Ralph nodded and ran off, banging the door.

“Sergeant, we’ve got to go see the mayor.”

“Yes, sir.”
Mayor Ezekiel Clemmons sat brooding in his tall, skinny office chair. He was approaching sixty-five, yet he looked much the same as he did at thirty. Still the same black and gray, somewhat shiny hair; long, pointy ears; eyes with dusty amber irises and one perpetually inflamed blood vessel; a tall, wiry build; and the same style of tailored outfits that included many garments, long and skinny, and a wide gray cloak. He looked, as it were, not unlike–and, in fact, remarkably similar–to his least favorite super-villain. The poor man was lacking in his knowledge of this fact.

Politics had been especially bad this year. The town’s economy was failing; the townspeople were either too lazy or had a bad year at their work. Mayor Clemmons frowned deeply and cracked the joints in his ring fingers. He picked up a knife and threw it at a target on the wall. It embedded itself deeply into the bullseye mark. This did not calm his mind. Instead he let loose an inaudible growl and turned down the heat of his office. Then he navigated his computer’s web browser to his emails. He despised external email clients. Seeing an email, he viciously closed the program. At least his computer ran Ubuntu Studio. He almost smiled as he thought back to the heated debate where he maintained that Linux was better than Windows. Against all odds, he won and was granted the kernel and his nominated operating system. Then his gaze strolled over to his orderly bulletin board.

“The Christmas tree,” he muttered through clenched teeth. Every year, the townspeople expected a Christmas tree to come from the town’s treasury. He shook his head in sudden determination. Not this year. A fierce hatred for money squanderers suddenly burst into what felt like his gall bladder. He rose from his chair and paced for roughly three minutes before sitting back down. He then glumly thought of those rioting protesters who were steadily approaching his town. Who knew what they were protesting.

It was thinking thoughts such as these that the two policemen found him, bursting into the room and quickly explaining the issue with the giant white wolf.

This is more like it,” thought the mayor, at least three times as happy as he was formerly. So powerful was this explosion of temporary joy that the mayor broke forth into a simply petrifying grin and then a chilling laugh. Seeing the officers back off a step, puzzled, he stood and monologued, “Thank you, gentlemen. You take my mind off many weighty matters. You may leave. I trust you know what to do. Ah, if you don’t mind, would you alert the other members of the council?”

They nodded, swallowed, and ran like frightened dogs. Mayor Clemmons looked on with a smile and a merry but frozen glint in his eye. He spent the next several minutes collecting scattered objects that were about his office and reading up on wolves.
Another gunshot rang out, immediately followed with a roar of pain. Five officers were hiding behind a barricade of two patrol cars and one pickup truck. They were equipped with handguns, but these seemed to have no lasting effect upon the wolf, which looked to be of the arctic variety, being fully white, but was larger than the police pickup truck.

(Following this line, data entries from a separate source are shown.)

**config.mk**
```make
export PLATFORM = sky130hd
export DESIGN_NAME = index_set_intersection_unit
export DESIGN_NICKNAME = d
export VERILOG_FILES = /design/src/rtl/core/isi_pkg.sv /design/src/rtl/core/isi_front.sv /design/src/rtl/core/isi_back.sv /design/src/rtl/core/index_set_intersection_unit.sv
export SDC_FILE = /design/constraint.sdc
export NUM_CORES = 2
export LEC_CHECK = 0
export ABC_CLOCK_PERIOD_IN_PS = 7400
export BUFFER_PORTS_ARGS = -buffer_cell sky130_fd_sc_hd__buf_2
export CAP_MARGIN = 20
export CORE_ASPECT_RATIO = 1.75
export CORE_UTILIZATION = 58
export DETAILED_ROUTE_END_ITERATION = 8
export GPL_TIMING_DRIVEN = 0
export PLACE_DENSITY = 0.74
export SYNTH_ARGS = -nofsm -noshare
export SYNTH_HDL_FRONTEND = slang
export SYNTH_SLANG_ARGS = --single-unit
```
**constraint.sdc**
```tcl
create_clock -name clock -period 7.4 [get_ports clock]
set_input_delay 0.74 -clock clock [delete_from_list [all_inputs] [get_ports clock]]
set_output_delay 0.74 -clock clock [all_outputs]
set_load 0.01 [all_outputs]
```
**src/rtl/core/isi_pkg.sv**
```systemverilog
// ----------------------------------------------------------------------------
// isi_pkg: shared types and constants of the index set intersection unit
// request codes, queue entry and result layouts, sizing constants
// ----------------------------------------------------------------------------
`default_nettype none

package isi_pkg;

   // sizing
   localparam int CAPACITY   = 32;
   localparam int INDEX_BITS = 32;
   localparam int VALUE_W    = 32;
   localparam int KEY_W      = (INDEX_BITS < VALUE_W) ? INDEX_BITS : VALUE_W;
   localparam int REF_CNT_W  = $clog2(CAPACITY + 1);
   localparam int REF_IDX_W  = (CAPACITY > 1) ? $clog2(CAPACITY) : 1;
   localparam int HITS_W     = 6;
   localparam logic [HITS_W-1:0] HITS_MAX = '1;

   // request queue between front and back
   localparam int QDEPTH  = 4;
   localparam int QPTR_W  = $clog2(QDEPTH);
   localparam int QCNT_W  = $clog2(QDEPTH + 1);

   // result buffer
   localparam int RDEPTH  = 2;
   localparam int RPTR_W  = $clog2(RDEPTH);
   localparam int RCNT_W  = $clog2(RDEPTH + 1);

   // request command codes
   localparam logic [1:0] CMD_CLEAR  = 2'd0;
   localparam logic [1:0] CMD_APPEND = 2'd1;
   localparam logic [1:0] CMD_PROBE  = 2'd2;

   typedef enum logic [1:0] {
      OP_CLEAR,
      OP_APPEND,
      OP_PROBE
   } op_type;

   typedef struct packed {
      op_type             op;
      logic [VALUE_W-1:0] value;
      logic               last;
   } req_entry_type;

   // head of the request queue as seen by the back end
   typedef struct packed {
      logic          valid;
      req_entry_type entry;
   } queue_head_type;

   typedef struct packed {
      logic [VALUE_W-1:0] probe_index;
      logic               is_member;
      logic               all_members;
      logic [HITS_W-1:0]  common_count;
      logic               overflowed;
      logic               final_res;
   } rsp_type;

endpackage

`default_nettype wire

```
**src/rtl/core/isi_front.sv**
```systemverilog
// ----------------------------------------------------------------------------
// isi_front: request decode and request queue
// classifies incoming requests, drops unused codes, queues the rest
// ----------------------------------------------------------------------------
`default_nettype none

module isi_front (
   input  wire logic                    clock,
   input  wire logic                    reset,
   input  wire logic                    req_push,
   output logic                         req_full,
   input  wire logic [1:0]              req_cmd,
   input  wire logic [isi_pkg::VALUE_W-1:0] req_value,
   input  wire logic                    req_last,
   output isi_pkg::queue_head_type      head,
   input  wire logic                    head_pop
);
   import isi_pkg::*;

   req_entry_type      mem_ff [QDEPTH];
   logic [QPTR_W-1:0]  wr_ptr_ff, wr_ptr_in;
   logic [QPTR_W-1:0]  rd_ptr_ff, rd_ptr_in;
   logic [QCNT_W-1:0]  cnt_ff, cnt_in;

   req_entry_type      dec_entry;
   logic               dec_keep;
   logic               accept;
   logic               wr_en;
   logic               rd_en;

   // decode
   always_comb begin
      dec_entry.value = req_value;
      dec_entry.last  = req_last;
      dec_entry.op    = OP_CLEAR;
      dec_keep        = 1'b1;
      unique case (req_cmd)
         CMD_CLEAR:  dec_entry.op = OP_CLEAR;
         CMD_APPEND: dec_entry.op = OP_APPEND;
         CMD_PROBE:  dec_entry.op = OP_PROBE;
         default:    dec_keep     = 1'b0;
      endcase
   end

   assign req_full = (cnt_ff == QCNT_W'(QDEPTH));
   assign accept   = req_push && !req_full;
   assign wr_en    = accept && dec_keep;
   assign rd_en    = head_pop && head.valid;

   assign head.valid = (cnt_ff != '0);
   assign head.entry = mem_ff[rd_ptr_ff];

   always_comb begin
      wr_ptr_in = wr_ptr_ff;
      rd_ptr_in = rd_ptr_ff;
      cnt_in    = cnt_ff;
      if (wr_en) begin
         wr_ptr_in = wr_ptr_ff + QPTR_W'(1);
      end
      if (rd_en) begin
         rd_ptr_in = rd_ptr_ff + QPTR_W'(1);
      end
      case ({wr_en, rd_en})
         2'b10:   cnt_in = cnt_ff + QCNT_W'(1);
         2'b01:   cnt_in = cnt_ff - QCNT_W'(1);
         default: cnt_in = cnt_ff;
      endcase
   end

   always_ff @(posedge clock) begin
      if (reset) begin
         wr_ptr_ff <= '0;
         rd_ptr_ff <= '0;
         cnt_ff    <= '0;
      end else begin
         wr_ptr_ff <= wr_ptr_in;
         rd_ptr_ff <= rd_ptr_in;
         cnt_ff    <= cnt_in;
      end
   end

   always_ff @(posedge clock) begin
      if (wr_en) begin
         mem_ff[wr_ptr_ff] <= dec_entry;
      end
   end

endmodule

`default_nettype wire

```
**src/rtl/core/isi_back.sv**
```systemverilog
// ----------------------------------------------------------------------------
// isi_back: reference set, running probe state and result buffer
// carries out one queued request per cycle while the result buffer has room
// ----------------------------------------------------------------------------
`default_nettype none

module isi_back (
   input  wire logic                clock,
   input  wire logic                reset,
   input  isi_pkg::queue_head_type  head,
   output logic                     head_pop,
   output logic                     rsp_empty,
   input  wire logic                rsp_pop,
   output isi_pkg::rsp_type         rsp
);
   import isi_pkg::*;

   logic [KEY_W-1:0]     entries_ff [CAPACITY];
   logic [REF_CNT_W-1:0] ref_count_ff, ref_count_in;
   logic                 dropped_ff, dropped_in;
   logic                 subset_ff, subset_in;
   logic [HITS_W-1:0]    hits_ff, hits_in;

   rsp_type              res_mem_ff [RDEPTH];
   logic [RPTR_W-1:0]    res_wr_ff, res_rd_ff;
   logic [RCNT_W-1:0]    res_cnt_ff, res_cnt_in;

   logic [KEY_W-1:0]     key;
   logic [CAPACITY-1:0]  hit_vec;
   logic                 member;
   logic                 fire;
   logic                 app_en;
   logic                 res_push;
   logic                 res_take;
   rsp_type              res_new;
   logic                 subset_now;
   logic [HITS_W-1:0]    hits_now;

   assign key  = head.entry.value[KEY_W-1:0];
   assign fire = head.valid && (res_cnt_ff != RCNT_W'(RDEPTH));
   assign head_pop = fire;

   // compare against every live entry
   always_comb begin
      for (int i = 0; i < CAPACITY; i++) begin
         hit_vec[i] = (REF_CNT_W'(i) < ref_count_ff) && (entries_ff[i] == key);
      end
   end
   assign member = |hit_vec;

   assign subset_now = subset_ff && member;
   assign hits_now   = (member && (hits_ff != HITS_MAX)) ? hits_ff + HITS_W'(1) : hits_ff;

   assign app_en   = fire && (head.entry.op == OP_APPEND) &&
                     (ref_count_ff < REF_CNT_W'(CAPACITY));
   assign res_push = fire && (head.entry.op == OP_PROBE);
   assign res_take = rsp_pop && !rsp_empty;

   always_comb begin
      res_new.probe_index  = head.entry.value;
      res_new.is_member    = member;
      res_new.all_members  = subset_now;
      res_new.common_count = hits_now;
      res_new.overflowed   = dropped_ff;
      res_new.final_res    = head.entry.last;
   end

   always_comb begin
      ref_count_in = ref_count_ff;
      dropped_in   = dropped_ff;
      subset_in    = subset_ff;
      hits_in      = hits_ff;
      if (fire) begin
         unique case (head.entry.op)
            OP_CLEAR: begin
               ref_count_in = '0;
               dropped_in   = 1'b0;
               subset_in    = 1'b1;
               hits_in      = '0;
            end
            OP_APPEND: begin
               if (app_en) begin
                  ref_count_in = ref_count_ff + REF_CNT_W'(1);
               end else begin
                  dropped_in = 1'b1;
               end
            end
            OP_PROBE: begin
               if (head.entry.last) begin
                  subset_in = 1'b1;
                  hits_in   = '0;
               end else begin
                  subset_in = subset_now;
                  hits_in   = hits_now;
               end
            end
            default: begin
               ref_count_in = ref_count_ff;
            end
         endcase
      end
   end

   always_comb begin
      case ({res_push, res_take})
         2'b10:   res_cnt_in = res_cnt_ff + RCNT_W'(1);
         2'b01:   res_cnt_in = res_cnt_ff - RCNT_W'(1);
         default: res_cnt_in = res_cnt_ff;
      endcase
   end

   assign rsp_empty = (res_cnt_ff == '0);
   assign rsp       = res_mem_ff[res_rd_ff];

   always_ff @(posedge clock) begin
      if (reset) begin
         ref_count_ff <= '0;
         dropped_ff   <= 1'b0;
         subset_ff    <= 1'b1;
         hits_ff      <= '0;
         res_wr_ff    <= '0;
         res_rd_ff    <= '0;
         res_cnt_ff   <= '0;
      end else begin
         ref_count_ff <= ref_count_in;
         dropped_ff   <= dropped_in;
         subset_ff    <= subset_in;
         hits_ff      <= hits_in;
         res_cnt_ff   <= res_cnt_in;
         if (res_push) begin
            res_wr_ff <= res_wr_ff + RPTR_W'(1);
         end
         if (res_take) begin
            res_rd_ff <= res_rd_ff + RPTR_W'(1);
         end
      end
   end

   always_ff @(posedge clock) begin
      if (app_en) begin
         entries_ff[ref_count_ff[REF_IDX_W-1:0]] <= key;
      end
      if (res_push) begin
         res_mem_ff[res_wr_ff] <= res_new;
      end
   end

endmodule

`default_nettype wire

```
**src/rtl/core/index_set_intersection_unit.sv**
```systemverilog
// ----------------------------------------------------------------------------
// index_set_intersection_unit: set membership and intersection engine
// holds a reference index set and answers membership probes against it
// ----------------------------------------------------------------------------
// usage
//   requests enter as a queue: drive req_cmd, req_value and req_last with
//   req_push high; the request is taken on a rising edge where req_full is
//   low. cmd clear empties the reference set, append adds req_value while
//   room remains, probe looks req_value up. the unused code is taken and
//   discarded. only probes produce a response; it waits on the rsp_ ports
//   while rsp_empty is low and leaves on an edge with rsp_pop high
//   a probe is held in the request queue, then in the response buffer
//   throughput: one request per cycle while the response buffer has room,
//   set by the combinational compare of the probe key against all stored
//   entries in the back end; a four-entry request queue decouples decode from
//   execution; a two-entry response buffer lets requests keep flowing while
//   the receiver stalls; when both fill, req_full rises until rsp_pop drains
//   synchronous reset empties both queues and the reference set, clears the
//   overflow flag and restarts the running subset flag and hit count
// ----------------------------------------------------------------------------
`default_nettype none

module index_set_intersection_unit (
   input  wire logic                        clock,
   input  wire logic                        reset,
   // request side
   input  wire logic                        req_push,
   output logic                             req_full,
   input  wire logic [1:0]                  req_cmd,
   input  wire logic [isi_pkg::VALUE_W-1:0] req_value,
   input  wire logic                        req_last,
   // response side
   output logic                             rsp_empty,
   input  wire logic                        rsp_pop,
   output logic [isi_pkg::VALUE_W-1:0]      rsp_probe_index,
   output logic                             rsp_is_member,
   output logic                             rsp_all_members,
   output logic [isi_pkg::HITS_W-1:0]       rsp_common_count,
   output logic                             rsp_overflowed,
   output logic                             rsp_final_res
);
   import isi_pkg::*;

   queue_head_type head;
   logic           head_pop;
   rsp_type        rsp;

   // front end: decode and request queue
   isi_front u_front (
      .clock     (clock),
      .reset     (reset),
      .req_push  (req_push),
      .req_full  (req_full),
      .req_cmd   (req_cmd),
      .req_value (req_value),
      .req_last  (req_last),
      .head      (head),
      .head_pop  (head_pop)
   );

   // back end: reference set, running state, response buffer
   isi_back u_back (
      .clock     (clock),
      .reset     (reset),
      .head      (head),
      .head_pop  (head_pop),
      .rsp_empty (rsp_empty),
      .rsp_pop   (rsp_pop),
      .rsp       (rsp)
   );

   // response fields out to their own ports
   assign rsp_probe_index  = rsp.probe_index;
   assign rsp_is_member    = rsp.is_member;
   assign rsp_all_members  = rsp.all_members;
   assign rsp_common_count = rsp.common_count;
   assign rsp_overflowed   = rsp.overflowed;
   assign rsp_final_res    = rsp.final_res;

endmodule

`default_nettype wire

```
==> results.cfg <==
[cells_and_area]
syn_to_final_growth_pct = 11.69
most-common-layout-cells = edfxtp_1 (1248), xnor2_1 (613), xor2_1 (372)
drive_above_1_share_pct = 14.90
final_common_cell = edfxtp_1
design_area_sq_um = 61280
layout.nets = 3742
fillers = 6498

[logic_synthesis]
ys_seq_area_share_pct = 69.33
synth_edf_count = 1248
synth_async_sr_flop_share_pct = 0
synthCells = 3451
ys_types = 78
ys_dominant_reg_cell = edfxtp_1
ys_seq_elements = 1276
netlist_area_sq_um = 54860
yosys_warnings = 0
syn_nets = 3503
syn_area_per_cell_sq_um = 15.90

[placed_design]
place_congestion = 0.9910
placed_cell_area_sq_um = 57740
dp_worst_setup_slack_ns = 0.07874
portBuffers = 82
hpwl_microns = 105000

[drt]
routed-via-count = 32923
antenna_left = 0
drt_iter0_markers = 4197
drc = 0
wl_per_cell_microns = 34.71
wl_microns = 172900
drt_first_pass_iters = 6
viasPerCell = 6.608

[timing]
rsz0062_at_grt = true
worst_slack_ns = 0.005953
slew_headroom_pct = 15.57
clock_skew_ns = 0.01958
finalMaxSlewViolations = 0
period_share_pct = 99.92
tightest_slew_ns = 1.231
hold_viol_final = 0
setup_viol = 0
fmax_mhz = 135.2
timing.final.crit_period_ns = 7.394
whs_ns = 0.2190

[die]
rows = 148
die_w_microns = 234.5
die_area_sq_um = 95880
dieHeight_microns = 408.9
core_sq_um = 93330
start_util_pct = 58.79
num_io_pins = 83

[job]
max_cap_violations = 0

[setup_path]
arrival_ns = 7.74
cp_top_family = buffers and inverters
crit_path_frequent_cell = buf_2
rr_worst_depth = 12
worstPathMaxFanout = 32
crit_type = reg2reg
cp.required_ns = 7.75
r2r_slack_ns = 0.006
cp_slowest_stage_delay_ns = 1.01
path_buf_inv = 7
end_kind = register
crit_chain = buf_2 > buf_2 > buf_2 > buf_2 > buf_1 > buf_1 > clkbuf_1 > mux4_2 > nand2b_1 > nor3b_1 > nand2_1 > nor2_4
regToRegEndpoint = u_back.entries_ff[25][9]
cp_slowest_cell = nor2_4
cp-start-kind = register

[power_and_ir_drop]
total_power_mw = 23.38
leakage_nw = 19.15
powerDensity_nw_per_um2 = 381.5
p_sw_share_pct = 38.02
switching_power_mw = 8.888
combinationalPowerShare_pct = 36.5
clkPwrFrac_pct = 24.5
power.internal_mw = 14.49
seq_power_share_pct = 39.1
vdd_drop_max_mv = 0.3022

[cts]
path_clk_slew_ns = 0.07
cts_sinks = 1276
clockBufferDepth = 3
post_cts_buffers = 0
htreeDepth = 3
tritoncts = yes
cts_buffers = 107
clock_latency_ns = 0.74
cts-root-buf = clkbuf_16

[min_path]
holdPathStages = 1
hold_path_end = u_front.mem_ff[2][4]
min_path_type = in2reg
worstHoldStart = req_value[3]

[global_route]
antenna_found_initial = 6
grt_pass1_wl_microns = 237300
grt_max_degree = 44
overflow = 0
track_usage_pct = 36.40
grt_pass1_vias = 31828

[outcome]
status = completed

“Hey!” shouted one of the officers. “We can’t just keep shooting forever!”

“I’d hate to think what the wolf would do if we stopped,” called another, letting out three quick shots. Suddenly, the wolf growled in a way that wasn’t at all natural and jumped onto a roof. It then leaped at the officers, who fled in terror. At that moment, the chief and deputy drove in and hurriedly passed out semi-automatic rifles and some gas bombs.

“We’re the modern police here!” shouted Chief Rue. “Rally to my semi-automatic machine gun!” All the police did. Once they were all in a group, the wolf leaped. They dove quickly to the side and started shooting again. A massive paw suddenly threw the majority of them against a brick building.

“What’s wrong with this animal?” shouted Sergeant Tone, scrambling to his feet. “It seems to regenerate.”

“More than that,” said an officer named Harry. “The blood even disappears. No, it falls directly onto the ground, right through all that fur.”

Everybody else quickly observed this fascinating fact. The wolf responded to their stares by diving at Harry and taking a good bite. Harry shot it directly in its eye and it recoiled back, throwing him up onto a snowy roof.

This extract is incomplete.